[Rd] Wish List
Gabor Grothendieck
ggrothendieck at gmail.com
Tue Jan 1 20:59:57 CET 2008
Most of the items on this list have been mentioned before but it
may be useful to see them altogether and at any rate every year
I have posted my R wishlist at the beginning of the year.
High priority items pertain to the foundations of R (promises,
environments) since those form the basis of everything
else and the foundation needs to be looked after first.
The medium items are focused on scripting since with a few additional
features R could work more smoothly with other software.

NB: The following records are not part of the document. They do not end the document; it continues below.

File: src/design/base36_vigenere_cipher_macros.svh
// ----------------------------------------------------------------------------
// Assertion macros for the base-36 Vigenere cipher
// Concurrent checks clocked on i_clk and held off while i_rst_n is low.
// ----------------------------------------------------------------------------
`ifndef BASE36_VIGENERE_CIPHER_MACROS_SVH
`define BASE36_VIGENERE_CIPHER_MACROS_SVH

// Checks a property on every rising edge outside reset.
`define B36_ASSERT(label, prop, msg) \
    label: assert property (@(posedge i_clk) disable iff (!i_rst_n) (prop)) else $error(msg);

// Checks that a condition is followed by a consequence in the cycle after it.
`define B36_ASSERT_NEXT(label, pre, post, msg) \
    label: assert property (@(posedge i_clk) disable iff (!i_rst_n) \
        (pre) |=> (post)) else $error(msg);

`endif

File: src/design/b36vig_pkg.sv
// ----------------------------------------------------------------------------
// Base-36 Vigenere cipher package
// Character constants, register indexes and the base-36 digit mapping.
// ----------------------------------------------------------------------------
`timescale 1ns / 1ps

package b36vig_pkg;

    localparam int unsigned CFG_DATA_W = 64;
    localparam int unsigned CFG_IDX_W  = 2;
    localparam int unsigned LEN_W      = 4;
    localparam int unsigned DIGIT_W    = 6;

    typedef enum logic [CFG_IDX_W-1:0] {
        CFG_KEY_CHARS = 2'd0,
        CFG_KEY_LEN   = 2'd1,
        CFG_DIRECTION = 2'd2
    } t_cfg_idx;

    localparam logic DIR_ENCRYPT = 1'b0;
    localparam logic DIR_DECRYPT = 1'b1;

    localparam logic [6:0] BASE36       = 7'd36;
    localparam logic [7:0] CHAR_ZERO    = 8'h30;  // '0'
    localparam logic [7:0] CHAR_NINE    = 8'h39;  // '9'
    localparam logic [7:0] CHAR_UP_A    = 8'h41;  // 'A'
    localparam logic [7:0] CHAR_UP_Z    = 8'h5A;  // 'Z'
    localparam logic [7:0] CHAR_LO_A    = 8'h61;  // 'a'
    localparam logic [7:0] CHAR_LO_Z    = 8'h7A;  // 'z'
    localparam logic [7:0] CASE_GAP     = 8'h20;
    localparam logic [7:0] UPPER_OFFSET = 8'd55;  // 'A' - 10
    localparam logic [7:0] LOWER_OFFSET = 8'd87;  // 'a' - 10

    function automatic logic [7:0] fold_upper(input logic [7:0] c);
        if (c >= CHAR_LO_A && c <= CHAR_LO_Z) begin
            return c - CASE_GAP;
        end
        return c;
    endfunction

    function automatic logic is_digit(input logic [7:0] c);
        return (c >= CHAR_ZERO) && (c <= CHAR_NINE);
    endfunction

    function automatic logic is_upper(input logic [7:0] c);
        return (c >= CHAR_UP_A) && (c <= CHAR_UP_Z);
    endfunction

    // Maps a folded character to 0..35; anything else counts as zero.
    function automatic logic [DIGIT_W-1:0] to_digit36(input logic [7:0] c);
        logic [7:0] v;
        v = 8'd0;
        if (is_digit(c)) begin
            v = c - CHAR_ZERO;
        end else if (is_upper(c)) begin
            v = c - UPPER_OFFSET;
        end
        return v[DIGIT_W-1:0];
    endfunction

endpackage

For the Low priority items we listed the rest. They are not necessarily
low in terms of desirability but I wanted to focus the high and
medium items on foundations and scripting.
There is also a section at the end focusing on addon packages.
These may be strictly speaking part of R but are widely used.
High
1. Some way of inspecting promises. It is possible to get
the expression associated with a promise using substitute but
not its environment. Also need a way to copy a promise without
forcing it. See:
https://stat.ethz.ch/pipermail/r-devel/2007-September/046966.html
2. Fix bug when promises are stored in lists:
f <- function(x) environment()
as.list(f(0))$x == 0 # gives error. Should be TRUE.
3. If a package uses "LazyLoad: true" then R changes the class of
certain top level objects. This does not occur if "Lazyload: false"
is used. For an example see:
https://stat.ethz.ch/pipermail/r-devel/2007-October/047118.html
4. If two environment variables point to the same environment they
cannot have different attributes. This effectively thwarts subclassing
of environments (contrary to OO principles).
Medium
5. Sweave. A common scanario is spawning a Sweave job from
another program (such as from a program controlling a
web site). The caller needs to pass some information to the
Sweave program such as the file name of a report to produce.
Its possible to spawn R and have R spawn sweave but given the
existence of R CMD Sweave it would be nice to be able to just
spawn R CMD Sweave directly. Features that would help here
would be:
- support --args or some other method of passing arguments
from R CMD Sweave line to the Sweave script
- have a facility whereby R CMD Sweave can directly generate
the .pdf file and an argument which allows the caller to
define the name of the resulting pdf file, e.g. -o. (With
automated reports one may need to have many different outputs
from the same Rnw file so its important to name them differently.)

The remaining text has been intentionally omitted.